IDEA JATIM, MALANG – Universitas Brawijaya (UB) resmi mengumumkan program pemeriksaan kesehatan menyeluruh atau General and Medical Check Up (MCU) bagi seluruh dosen dan tenaga kependidikan (tendik) sebagai langkah nyata meningkatkan kesejahteraan pegawai. Program preventif yang dijadwalkan meluncur pada Hari Pendidikan Nasional, 2 Mei 2026 ini, menjadi terobosan pertama universitas dalam memastikan kondisi kesehatan sumber daya manusianya terjaga secara maksimal.
Wakil Rektor Bidang Keuangan dan Sumber Daya UB, Prof. Muchamad Ali Safaat, menegaskan bahwa kesehatan merupakan investasi jangka panjang yang sama pentingnya dengan kesejahteraan finansial. Dalam keterangannya pada Senin (20/4/2026), ia menyebutkan bahwa inisiatif ini bertujuan agar setiap pegawai dapat mendeteksi risiko kesehatan sejak dini.
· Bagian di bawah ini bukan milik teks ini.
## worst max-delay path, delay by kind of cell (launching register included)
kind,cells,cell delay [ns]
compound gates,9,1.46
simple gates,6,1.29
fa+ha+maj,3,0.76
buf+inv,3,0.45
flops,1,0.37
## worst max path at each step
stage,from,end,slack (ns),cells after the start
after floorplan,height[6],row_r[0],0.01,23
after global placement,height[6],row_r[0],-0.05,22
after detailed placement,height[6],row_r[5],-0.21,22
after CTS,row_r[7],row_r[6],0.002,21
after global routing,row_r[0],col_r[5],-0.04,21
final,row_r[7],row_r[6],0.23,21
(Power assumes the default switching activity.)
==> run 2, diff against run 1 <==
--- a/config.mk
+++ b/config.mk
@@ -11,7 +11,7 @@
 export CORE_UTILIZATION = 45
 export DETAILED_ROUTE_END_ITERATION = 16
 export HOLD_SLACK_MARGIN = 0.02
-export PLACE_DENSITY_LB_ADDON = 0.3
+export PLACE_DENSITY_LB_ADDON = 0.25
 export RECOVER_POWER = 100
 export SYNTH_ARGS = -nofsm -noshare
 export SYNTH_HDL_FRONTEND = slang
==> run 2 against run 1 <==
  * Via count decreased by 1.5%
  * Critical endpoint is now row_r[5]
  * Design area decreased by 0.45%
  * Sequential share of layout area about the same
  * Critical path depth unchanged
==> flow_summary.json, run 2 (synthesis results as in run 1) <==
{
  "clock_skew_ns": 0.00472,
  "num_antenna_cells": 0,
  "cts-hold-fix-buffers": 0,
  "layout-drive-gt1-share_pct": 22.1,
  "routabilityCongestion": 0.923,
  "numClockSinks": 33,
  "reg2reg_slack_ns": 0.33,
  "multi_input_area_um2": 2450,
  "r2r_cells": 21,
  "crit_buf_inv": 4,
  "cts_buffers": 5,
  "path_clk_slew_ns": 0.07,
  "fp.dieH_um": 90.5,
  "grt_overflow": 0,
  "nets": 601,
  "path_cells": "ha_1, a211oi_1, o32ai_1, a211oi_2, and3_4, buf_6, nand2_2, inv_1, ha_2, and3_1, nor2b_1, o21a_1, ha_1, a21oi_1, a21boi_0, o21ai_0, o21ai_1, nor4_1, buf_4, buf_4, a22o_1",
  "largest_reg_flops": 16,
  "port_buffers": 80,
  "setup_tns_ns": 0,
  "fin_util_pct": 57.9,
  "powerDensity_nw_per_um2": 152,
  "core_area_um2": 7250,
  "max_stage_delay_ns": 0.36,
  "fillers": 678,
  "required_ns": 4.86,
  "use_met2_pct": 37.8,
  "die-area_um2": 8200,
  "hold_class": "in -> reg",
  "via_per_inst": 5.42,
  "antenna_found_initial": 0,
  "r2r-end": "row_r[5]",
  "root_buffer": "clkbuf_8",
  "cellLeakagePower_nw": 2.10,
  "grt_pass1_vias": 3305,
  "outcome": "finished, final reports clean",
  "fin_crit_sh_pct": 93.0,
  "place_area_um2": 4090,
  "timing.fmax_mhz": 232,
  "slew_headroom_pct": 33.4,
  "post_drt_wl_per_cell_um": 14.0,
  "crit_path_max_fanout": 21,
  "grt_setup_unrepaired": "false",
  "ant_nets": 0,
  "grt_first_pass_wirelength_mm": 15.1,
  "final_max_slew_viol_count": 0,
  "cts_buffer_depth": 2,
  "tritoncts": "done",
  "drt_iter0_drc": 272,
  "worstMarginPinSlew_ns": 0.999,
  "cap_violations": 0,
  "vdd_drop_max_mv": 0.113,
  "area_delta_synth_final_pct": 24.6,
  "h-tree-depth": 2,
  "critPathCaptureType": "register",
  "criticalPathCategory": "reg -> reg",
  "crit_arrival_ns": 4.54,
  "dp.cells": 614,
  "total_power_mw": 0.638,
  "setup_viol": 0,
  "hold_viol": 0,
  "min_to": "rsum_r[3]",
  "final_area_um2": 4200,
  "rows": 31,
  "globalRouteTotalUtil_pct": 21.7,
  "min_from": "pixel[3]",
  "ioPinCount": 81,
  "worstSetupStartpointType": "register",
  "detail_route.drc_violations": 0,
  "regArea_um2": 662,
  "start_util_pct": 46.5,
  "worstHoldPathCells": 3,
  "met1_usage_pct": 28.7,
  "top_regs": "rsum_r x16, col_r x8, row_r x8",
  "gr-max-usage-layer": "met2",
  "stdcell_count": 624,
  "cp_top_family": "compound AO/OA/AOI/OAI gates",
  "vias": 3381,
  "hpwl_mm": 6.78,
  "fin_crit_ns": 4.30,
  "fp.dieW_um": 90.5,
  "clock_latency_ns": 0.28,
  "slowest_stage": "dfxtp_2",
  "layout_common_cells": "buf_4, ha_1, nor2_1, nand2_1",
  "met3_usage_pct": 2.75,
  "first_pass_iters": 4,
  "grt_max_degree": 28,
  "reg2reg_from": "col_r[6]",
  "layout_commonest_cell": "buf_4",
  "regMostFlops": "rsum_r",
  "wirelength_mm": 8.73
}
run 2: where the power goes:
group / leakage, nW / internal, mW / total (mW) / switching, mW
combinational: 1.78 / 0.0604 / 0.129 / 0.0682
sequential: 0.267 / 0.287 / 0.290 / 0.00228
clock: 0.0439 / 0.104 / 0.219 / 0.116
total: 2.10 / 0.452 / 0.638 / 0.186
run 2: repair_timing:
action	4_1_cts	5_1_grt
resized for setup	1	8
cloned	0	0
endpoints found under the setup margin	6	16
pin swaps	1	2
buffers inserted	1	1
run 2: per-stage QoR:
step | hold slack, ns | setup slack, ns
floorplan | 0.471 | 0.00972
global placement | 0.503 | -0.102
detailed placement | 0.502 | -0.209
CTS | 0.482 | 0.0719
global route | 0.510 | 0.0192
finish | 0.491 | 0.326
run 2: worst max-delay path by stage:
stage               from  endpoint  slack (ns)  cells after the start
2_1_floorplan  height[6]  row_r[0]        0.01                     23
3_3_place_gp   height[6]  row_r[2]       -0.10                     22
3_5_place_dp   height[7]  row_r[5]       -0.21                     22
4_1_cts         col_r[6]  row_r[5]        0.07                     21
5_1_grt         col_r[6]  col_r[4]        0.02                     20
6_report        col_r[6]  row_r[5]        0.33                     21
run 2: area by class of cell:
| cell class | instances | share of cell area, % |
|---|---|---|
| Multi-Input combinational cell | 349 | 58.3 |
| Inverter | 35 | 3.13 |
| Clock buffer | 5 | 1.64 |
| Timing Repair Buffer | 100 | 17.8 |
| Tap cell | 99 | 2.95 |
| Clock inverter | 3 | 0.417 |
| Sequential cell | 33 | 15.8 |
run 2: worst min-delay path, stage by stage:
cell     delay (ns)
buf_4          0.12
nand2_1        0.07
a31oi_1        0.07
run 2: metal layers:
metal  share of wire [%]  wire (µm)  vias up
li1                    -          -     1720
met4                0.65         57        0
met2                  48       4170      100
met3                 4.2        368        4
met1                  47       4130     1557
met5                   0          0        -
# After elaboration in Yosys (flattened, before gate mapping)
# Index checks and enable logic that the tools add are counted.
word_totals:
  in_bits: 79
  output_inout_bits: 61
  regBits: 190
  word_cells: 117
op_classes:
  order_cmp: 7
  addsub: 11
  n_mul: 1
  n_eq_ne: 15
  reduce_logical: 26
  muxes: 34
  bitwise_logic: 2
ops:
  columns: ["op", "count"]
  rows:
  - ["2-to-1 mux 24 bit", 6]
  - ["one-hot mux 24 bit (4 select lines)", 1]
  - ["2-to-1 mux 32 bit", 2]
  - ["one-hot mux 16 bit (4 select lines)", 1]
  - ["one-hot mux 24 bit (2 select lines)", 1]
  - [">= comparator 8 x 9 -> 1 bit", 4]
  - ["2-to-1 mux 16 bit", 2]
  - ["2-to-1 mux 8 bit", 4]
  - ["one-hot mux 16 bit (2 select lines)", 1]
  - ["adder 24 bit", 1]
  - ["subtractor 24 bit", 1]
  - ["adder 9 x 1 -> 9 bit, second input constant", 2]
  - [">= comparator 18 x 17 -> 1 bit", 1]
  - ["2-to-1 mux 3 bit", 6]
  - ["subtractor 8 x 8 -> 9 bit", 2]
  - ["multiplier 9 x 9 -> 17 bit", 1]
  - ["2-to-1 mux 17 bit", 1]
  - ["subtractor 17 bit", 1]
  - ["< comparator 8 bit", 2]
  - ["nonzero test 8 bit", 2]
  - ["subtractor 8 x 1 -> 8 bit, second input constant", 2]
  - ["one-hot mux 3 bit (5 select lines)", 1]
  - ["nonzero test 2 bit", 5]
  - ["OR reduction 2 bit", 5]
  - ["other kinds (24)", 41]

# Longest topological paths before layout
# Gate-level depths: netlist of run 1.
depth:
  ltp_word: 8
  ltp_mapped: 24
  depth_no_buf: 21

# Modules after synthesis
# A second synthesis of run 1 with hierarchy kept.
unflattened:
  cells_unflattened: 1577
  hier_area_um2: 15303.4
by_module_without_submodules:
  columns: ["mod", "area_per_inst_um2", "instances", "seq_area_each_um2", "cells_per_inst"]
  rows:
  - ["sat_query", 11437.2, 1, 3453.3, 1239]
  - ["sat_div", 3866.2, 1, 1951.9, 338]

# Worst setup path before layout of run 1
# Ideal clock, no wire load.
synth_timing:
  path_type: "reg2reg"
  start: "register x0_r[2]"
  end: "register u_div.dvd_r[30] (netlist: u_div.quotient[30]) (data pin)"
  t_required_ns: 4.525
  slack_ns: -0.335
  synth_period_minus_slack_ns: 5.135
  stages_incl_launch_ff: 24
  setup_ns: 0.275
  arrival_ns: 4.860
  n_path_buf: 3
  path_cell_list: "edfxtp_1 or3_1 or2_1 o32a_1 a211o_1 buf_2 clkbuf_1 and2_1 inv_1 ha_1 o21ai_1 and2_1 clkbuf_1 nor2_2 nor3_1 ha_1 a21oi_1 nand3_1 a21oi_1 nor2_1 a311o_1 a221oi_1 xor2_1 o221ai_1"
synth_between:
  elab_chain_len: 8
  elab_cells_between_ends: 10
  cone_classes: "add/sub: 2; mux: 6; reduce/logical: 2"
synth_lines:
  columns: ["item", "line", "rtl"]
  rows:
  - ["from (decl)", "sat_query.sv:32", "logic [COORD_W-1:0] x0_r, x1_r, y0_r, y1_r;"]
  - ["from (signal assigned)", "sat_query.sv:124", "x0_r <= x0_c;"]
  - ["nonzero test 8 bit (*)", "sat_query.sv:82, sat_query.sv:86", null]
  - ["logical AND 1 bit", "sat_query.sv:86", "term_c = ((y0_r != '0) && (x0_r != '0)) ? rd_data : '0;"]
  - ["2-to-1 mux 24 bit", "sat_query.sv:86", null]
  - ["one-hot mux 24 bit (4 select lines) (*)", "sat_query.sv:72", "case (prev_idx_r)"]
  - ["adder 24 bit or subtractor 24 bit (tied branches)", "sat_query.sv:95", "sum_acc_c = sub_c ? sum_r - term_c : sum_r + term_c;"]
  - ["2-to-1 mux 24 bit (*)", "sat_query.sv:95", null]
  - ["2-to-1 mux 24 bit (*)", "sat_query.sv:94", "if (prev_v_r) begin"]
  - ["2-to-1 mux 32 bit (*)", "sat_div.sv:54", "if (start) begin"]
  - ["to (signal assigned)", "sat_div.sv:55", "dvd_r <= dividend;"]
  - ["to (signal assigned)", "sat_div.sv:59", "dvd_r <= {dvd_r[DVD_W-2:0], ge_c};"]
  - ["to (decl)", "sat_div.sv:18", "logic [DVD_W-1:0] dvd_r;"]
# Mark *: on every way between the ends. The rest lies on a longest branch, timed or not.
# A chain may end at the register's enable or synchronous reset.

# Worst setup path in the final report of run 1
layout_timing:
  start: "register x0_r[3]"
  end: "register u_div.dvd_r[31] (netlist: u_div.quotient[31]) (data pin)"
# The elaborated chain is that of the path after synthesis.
[src/rtl/fsbc_pkg.sv]
`timescale 1ns / 1ps
// ----------------------------------------------------------------------------
// fsbc_pkg: shared types and constants for the flash sector blank check
// Beat layouts, verdict codes, the CRC-32 polynomial and the byte-wide
// CRC update.
// ----------------------------------------------------------------------------
package fsbc_pkg;

	localparam int SECTOR_BYTES_DEF = 4096;
	localparam int NUM_CHUNKS_DEF   = 16;

	localparam int CHUNK_BYTES = 256;
	localparam int CHUNK_SHIFT = 8;
	localparam int MAP_W       = 16;
	localparam int COUNT_OUT_W = 13;
	localparam int OFFS_OUT_W  = 12;

	localparam logic [31:0] CRC_POLY = 32'hEDB8_8320;
	localparam logic [31:0] CRC_INIT = 32'hFFFF_FFFF;

	localparam logic [7:0] BYTE_ERASED = 8'hFF;
	localparam logic [7:0] BYTE_ZERO   = 8'h00;

	localparam logic [1:0] VERDICT_BLANK     = 2'd0;
	localparam logic [1:0] VERDICT_ALL_ZERO  = 2'd1;
	localparam logic [1:0] VERDICT_POPULATED = 2'd2;

	typedef struct packed {
		logic [7:0] data_byte;
		logic       last_byte;
	} in_beat_t;

	typedef struct packed {
		logic [1:0]             verdict;
		logic [COUNT_OUT_W-1:0] non_erased_count;
		logic [COUNT_OUT_W-1:0] nonzero_count;
		logic                   any_data;
		logic [OFFS_OUT_W-1:0]  first_offset;
		logic [OFFS_OUT_W-1:0]  last_offset;
		logic [MAP_W-1:0]       chunk_map;
		logic [31:0]            crc_value;
	} out_beat_t;

	// CRC accumulator control
	typedef struct packed {
		logic advance;  // absorb one byte
		logic restart;  // reload the initial value instead
	} crc_ctl_t;

	// reflected CRC-32, one byte, eight bit steps
	function automatic logic [31:0] crc32_byte(input logic [31:0] crc, input logic [7:0] b);
		logic [31:0] c;
		c = crc ^ {24'h0, b};
		for (int i = 0; i < 8; i++) begin
			c = c[0] ? ((c >> 1) ^ CRC_POLY) : (c >> 1);
		end
		return c;
	endfunction

endpackage
### src/hom_pkg.sv
package hom_pkg;

    // Position word width; computed targets saturate to this signed range
    localparam int POSITION_BITS = 32;

    // Field widths
    localparam int TIME_W     = 32;
    localparam int SPEED_W    = 20;
    localparam int DISTCFG_W  = 24;
    localparam int VEL_W      = SPEED_W + 1;
    localparam int OUT_POS_W  = 32;
    localparam int IN_POS_W   = 32;
    localparam int CFG_DATA_W = 32;
    localparam int CFG_IDX_W  = 3;

    // Release travel limit is 4 * backoff + extra, so two more bits and a carry
    localparam int REL_W  = DISTCFG_W + 3;
    localparam int DIST_W = (POSITION_BITS + 1 > REL_W) ? POSITION_BITS + 1 : REL_W;

    localparam int TOL_UM           = 50;
    localparam int RELEASE_EXTRA_UM = 1000;

    // Stream payload widths; the tdata words are padded to whole bytes
    localparam int S_TDATA_W = 72;
    localparam int M_TDATA_W = 64;
    localparam int M_TUSER_W = 2;

    typedef logic signed [POSITION_BITS-1:0] pos_t;
    typedef logic signed [VEL_W-1:0]         vel_t;
    typedef logic [DIST_W-1:0]               dist_t;

    typedef enum logic [3:0] {
        PH_IDLE       = 4'd0,
        PH_CHECK      = 4'd1,
        PH_RELEASE    = 4'd2,
        PH_SEEK_FAST  = 4'd3,
        PH_BRAKE_FAST = 4'd4,
        PH_BACKOFF    = 4'd5,
        PH_SEEK_SLOW  = 4'd6,
        PH_BRAKE_SLOW = 4'd7,
        PH_SET_ZERO   = 4'd8,
        PH_TO_OFFSET  = 4'd9,
        PH_READY      = 4'd10,
        PH_FAULT      = 4'd11
    } phase_t;

    typedef enum logic [2:0] {
        FLT_NONE         = 3'd0,
        FLT_TIMEOUT      = 3'd1,
        FLT_NOT_RELEASED = 3'd2,
        FLT_MAX_DIST     = 3'd3,
        FLT_NEVER        = 3'd4
    } fault_t;

    typedef enum logic [1:0] {
        MK_STOP    = 2'd0,
        MK_VEL     = 2'd1,
        MK_MOVE_TO = 2'd2
    } move_kind_t;

    typedef enum logic [CFG_IDX_W-1:0] {
        CFG_SEEK_NEGATIVE     = 3'd0,
        CFG_FAST_SPEED        = 3'd1,
        CFG_SLOW_SPEED        = 3'd2,
        CFG_BACKOFF           = 3'd3,
        CFG_MAX_SEARCH        = 3'd4,
        CFG_REST_OFFSET       = 3'd5,
        CFG_TIMEOUT           = 3'd6,
        CFG_SENSOR_ACTIVE_LOW = 3'd7
    } cfg_index_t;

    // Register defaults
    localparam logic [SPEED_W-1:0]   FAST_SPEED_RST  = SPEED_W'(20000);
    localparam logic [SPEED_W-1:0]   SLOW_SPEED_RST  = SPEED_W'(2000);
    localparam logic [DISTCFG_W-1:0] BACKOFF_RST     = DISTCFG_W'(3000);
    localparam logic [DISTCFG_W-1:0] MAX_SEARCH_RST  = DISTCFG_W'(500000);
    localparam logic [DISTCFG_W-1:0] REST_OFFSET_RST = DISTCFG_W'(1000);
    localparam logic [TIME_W-1:0]    TIMEOUT_RST     = TIME_W'(30000);

    typedef struct packed {
        logic                 seek_negative;
        logic [SPEED_W-1:0]   fast_speed_um_s;
        logic [SPEED_W-1:0]   slow_speed_um_s;
        logic [DISTCFG_W-1:0] backoff_um;
        logic [DISTCFG_W-1:0] max_search_um;
        logic [DISTCFG_W-1:0] rest_offset_um;
        logic [TIME_W-1:0]    timeout_ms;
        logic                 sensor_active_low;
    } cfg_t;

    typedef struct packed {
        logic                       command;
        logic [TIME_W-1:0]          time_ms;
        logic                       sensor_raw;
        logic signed [IN_POS_W-1:0] axis_position_um;
        logic                       motor_moving;
    } item_t;

    typedef struct packed {
        move_kind_t                  move_kind;
        vel_t                        velocity_um_s;
        logic signed [OUT_POS_W-1:0] target_um;
        phase_t                      phase;
        fault_t                      fault_code;
    } result_t;

    typedef struct packed {
        phase_t            phase;
        fault_t            fault;
        logic [TIME_W-1:0] start_time;
        pos_t              start_position;
        pos_t              trigger_position;
        pos_t              backoff_target;
        pos_t              zero_position;
        pos_t              offset_target;
    } hstate_t;

endpackage

### src/axis_homing_sequencer.sv
// A request is captured in the input register, stepped and its result captured in the result register.
// One request per cycle while the result slot is free (a start request needs none), through the single
// step stage that sits between the input register and the result register.
// A start request updates the sequence and produces no result.
// Reset: synchronous, active-low aresetn; sequence goes idle with no fault, the
// configuration registers take their defaults, payload registers are not cleared.
module axis_homing_sequencer
    import hom_pkg::*;
(
    input  logic                  aclk,
    input  logic                  aresetn,
    // Request channel
    input  logic                  s_tvalid,
    output logic                  s_tready,
    // time_ms[31:0], sensor_raw[32], axis_position_um[64:33], motor_moving[65], zero[71:66]
    input  logic [S_TDATA_W-1:0]  s_tdata,
    // command[0]
    input  logic                  s_tuser,
    // Result channel
    output logic                  m_tvalid,
    input  logic                  m_tready,
    // velocity_um_s[20:0], target_um[52:21], phase[56:53], fault_code[59:57], zero[63:60]
    output logic [M_TDATA_W-1:0]  m_tdata,
    // move_kind[1:0]
    output logic [M_TUSER_W-1:0]  m_tuser,
    // Configuration write port
    input  logic                  cfg_wr_en,
    input  logic [CFG_IDX_W-1:0]  cfg_addr,
    input  logic [CFG_DATA_W-1:0] cfg_wdata
);

    cfg_t    cfg;
    item_t   in_item_reg;
    logic    in_valid_reg;
    logic    in_valid_next;
    hstate_t st_reg;
    hstate_t st_next;
    result_t step_res;
    logic    step_emit;
    result_t out_reg;
    logic    out_valid_reg;
    logic    out_valid_next;
    logic    out_free;
    logic    fire;
    logic    s_fire;

    hom_cfg u_cfg (
        .aclk      (aclk),
        .aresetn   (aresetn),
        .cfg_wr_en (cfg_wr_en),
        .cfg_addr  (cfg_index_t'(cfg_addr)),
        .cfg_wdata (cfg_wdata),
        .cfg       (cfg)
    );

    hom_step u_step (
        .cfg     (cfg),
        .st      (st_reg),
        .item    (in_item_reg),
        .st_next (st_next),
        .res     (step_res),
        .emit    (step_emit)
    );

    // A start request needs no result slot; an update needs a free one
    assign out_free = !out_valid_reg || m_tready;
    assign fire     = in_valid_reg && (in_item_reg.command || out_free);
    assign s_tready = !in_valid_reg || fire;
    assign s_fire   = s_tvalid && s_tready;

    always_comb begin
        in_valid_next = in_valid_reg;
        if (s_fire) begin
            in_valid_next = 1'b1;
        end else if (fire) begin
            in_valid_next = 1'b0;
        end
    end

    always_comb begin
        out_valid_next = out_valid_reg && !m_tready;
        if (fire && step_emit) begin
            out_valid_next = 1'b1;
        end
    end

    // Control registers
    always_ff @(posedge aclk) begin
        if (!aresetn) begin
            in_valid_reg            <= 1'b0;
            out_valid_reg           <= 1'b0;
            st_reg.phase            <= PH_IDLE;
            st_reg.fault            <= FLT_NONE;
            st_reg.start_time       <= '0;
            st_reg.start_position   <= '0;
            st_reg.trigger_position <= '0;
            st_reg.backoff_target   <= '0;
            st_reg.zero_position    <= '0;
            st_reg.offset_target    <= '0;
        end else begin
            in_valid_reg  <= in_valid_next;
            out_valid_reg <= out_valid_next;
            if (fire) begin
                st_reg <= st_next;
            end
        end
    end

    // Capture the request and the result
    always_ff @(posedge aclk) begin
        if (s_fire) begin
            in_item_reg.command          <= s_tuser;
            in_item_reg.time_ms          <= s_tdata[31:0];
            in_item_reg.sensor_raw       <= s_tdata[32];
            in_item_reg.axis_position_um <= s_tdata[64:33];
            in_item_reg.motor_moving     <= s_tdata[65];
        end
        if (fire && step_emit) begin
            out_reg <= step_res;
        end
    end

    assign m_tvalid = out_valid_reg;
    assign m_tuser  = out_reg.move_kind;
    assign m_tdata  = {4'b0000, out_reg.fault_code, out_reg.phase,
                       out_reg.target_um, out_reg.velocity_um_s};

`ifndef ASSERT_OFF
    // A start request always goes through and arms the sequence
    a_start_arms: assert property (@(posedge aclk) disable iff (!aresetn)
        (in_valid_reg && in_item_reg.command) |=>
            (st_reg.phase == PH_CHECK && st_reg.fault == FLT_NONE))
        else $error("start request did not arm the sequence");

    // Fault phase and a fault code go together
    a_fault_consistent: assert property (@(posedge aclk) disable iff (!aresetn)
        (st_reg.phase == PH_FAULT) == (st_reg.fault != FLT_NONE))
        else $error("fault phase and fault code disagree");

    // State moves only when a request is processed
    a_state_holds: assert property (@(posedge aclk) disable iff (!aresetn)
        !fire |=> (st_reg == $past(st_reg)))
        else $error("sequence state changed without a request");

    // Only velocity commands carry a velocity
    a_vel_only_for_vel: assert property (@(posedge aclk) disable iff (!aresetn)
        (out_valid_reg && out_reg.move_kind != MK_VEL) |-> (out_reg.velocity_um_s == '0))
        else $error("velocity set on a non-velocity command");
`endif

endmodule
"Kesejahteraan tidak selalu berupa gaji atau uang, tetapi juga kesehatan. Kami ingin kesehatan pegawai terjaga secara preventif karena tentu tidak ada orang yang ingin sakit," ujar Prof. Ali.
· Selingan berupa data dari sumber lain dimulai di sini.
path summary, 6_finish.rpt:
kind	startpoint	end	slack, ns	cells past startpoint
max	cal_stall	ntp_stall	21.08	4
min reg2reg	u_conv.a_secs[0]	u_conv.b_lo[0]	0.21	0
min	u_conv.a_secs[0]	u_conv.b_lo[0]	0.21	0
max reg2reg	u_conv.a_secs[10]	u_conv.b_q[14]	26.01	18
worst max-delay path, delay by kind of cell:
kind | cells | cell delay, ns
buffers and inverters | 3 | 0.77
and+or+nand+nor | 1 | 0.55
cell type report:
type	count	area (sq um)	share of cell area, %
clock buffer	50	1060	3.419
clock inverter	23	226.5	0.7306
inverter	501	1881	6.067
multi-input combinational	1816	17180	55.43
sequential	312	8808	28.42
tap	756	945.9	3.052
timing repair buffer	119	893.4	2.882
$ cat src/rtl/stbs_ctrl.sv
// Controller state machine for the binary search: sequences probes and results.
// Depends on stbs_pkg; drives stbs_datapath through dp_cmd_t.
module stbs_ctrl
(
    input  logic                   clk,
    input  logic                   rst_n,
    input  logic                   start,
    input  logic                   op,
    input  stbs_pkg::dp_status_t   status,
    output stbs_pkg::dp_cmd_t      cmd,
    output logic                   busy
);

    localparam logic [1:0] ST_IDLE  = 2'd0;
    localparam logic [1:0] ST_PROBE = 2'd1;
    localparam logic [1:0] ST_CMP   = 2'd2;

    logic [1:0] state_reg;
    logic [1:0] state_next;

    always_ff @(posedge clk or negedge rst_n)
    begin
        if (!rst_n)
        begin
            state_reg <= ST_IDLE;
        end
        else
        begin
            state_reg <= state_next;
        end
    end

    always_comb
    begin
        state_next = state_reg;
        cmd        = '0;
        case (state_reg)
            ST_IDLE:
            begin
                if (start)
                begin
                    if (op == stbs_pkg::OP_SEARCH)
                    begin
                        cmd.load   = 1'b1;
                        state_next = ST_PROBE;
                    end
                    else
                    begin
                        cmd.write = 1'b1;
                    end
                end
            end
            ST_PROBE:
            begin
                if (status.empty)
                begin
                    cmd.report_miss = 1'b1;
                    state_next      = ST_IDLE;
                end
                else
                begin
                    cmd.read   = 1'b1;
                    state_next = ST_CMP;
                end
            end
            ST_CMP:
            begin
                if (status.hit)
                begin
                    cmd.report_hit = 1'b1;
                    state_next     = ST_IDLE;
                end
                else if (status.less)
                begin
                    cmd.go_right = 1'b1;
                    state_next   = ST_PROBE;
                end
                else
                begin
                    cmd.go_left = 1'b1;
                    state_next  = ST_PROBE;
                end
            end
            default:
            begin
                state_next = ST_IDLE;
            end
        endcase
    end

    assign busy = (state_reg != ST_IDLE);

endmodule

$ cat config.mk
export PLATFORM = sky130hd
export DESIGN_NAME = stbs_ctrl
export DESIGN_NICKNAME = d
export VERILOG_FILES = /design/src/rtl/stbs_pkg.sv /design/src/rtl/stbs_ctrl.sv
export SDC_FILE = /design/constraint.sdc
export NUM_CORES = 1
export LEC_CHECK = 0
export BUFFER_PORTS_ARGS = -buffer_cell sky130_fd_sc_hd__buf_2
export CORE_AREA = 2 2 39 41
export CTS_CLUSTER_SIZE = 20
export DETAILED_ROUTE_END_ITERATION = 7
export DIE_AREA = 0 0 41 43
export PLACE_DENSITY_LB_ADDON = 0.2
export REMOVE_ABC_BUFFERS = 1
export SYNTH_ARGS = -nofsm -noshare
export SYNTH_HDL_FRONTEND = slang
export SYNTH_SLANG_ARGS = --single-unit
export TNS_END_PERCENT = 5
$ cat constraint.sdc
create_clock -name clk -period 2.55 [get_ports clk]
set_clock_uncertainty 0.05 [all_clocks]
set_input_delay 0 -clock clk [delete_from_list [all_inputs] [get_ports clk]]
set_output_delay 0 -clock clk [all_outputs]
set_load 0.05 [all_outputs]
// Statistics result channel
interface fmms_out_if;
  logic                                valid;
  logic                                ready;
  logic [fmms_pkg::CNT_W-1:0]          record_count;
  logic signed [fmms_pkg::SUM_W-1:0]   temp_sum;
  logic signed [fmms_pkg::AVG_W-1:0]   average_centi;
  logic signed [fmms_pkg::TEMP_W-1:0]  min_out;
  logic signed [fmms_pkg::TEMP_W-1:0]  max_out;
  logic                                no_data;
  logic [fmms_pkg::YEAR_W-1:0]         period_year;

  modport source (output valid, record_count, temp_sum, average_centi, min_out, max_out,
                  no_data, period_year, input ready);
  modport sink   (input valid, record_count, temp_sum, average_centi, min_out, max_out,
                  no_data, period_year, output ready);
endinterface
Secara teknis, program ini akan membagi peserta ke dalam dua kategori usia, yakni di bawah 40 tahun dan di atas 40 tahun. Pegawai yang berusia di atas 40 tahun akan mendapatkan pemeriksaan yang lebih komprehensif mengingat risiko kesehatan yang cenderung meningkat secara alami. Layanan yang diberikan mencakup pengecekan kolesterol, asam urat, fungsi jantung, indeks massa tubuh, tes darah, hingga rekam jantung.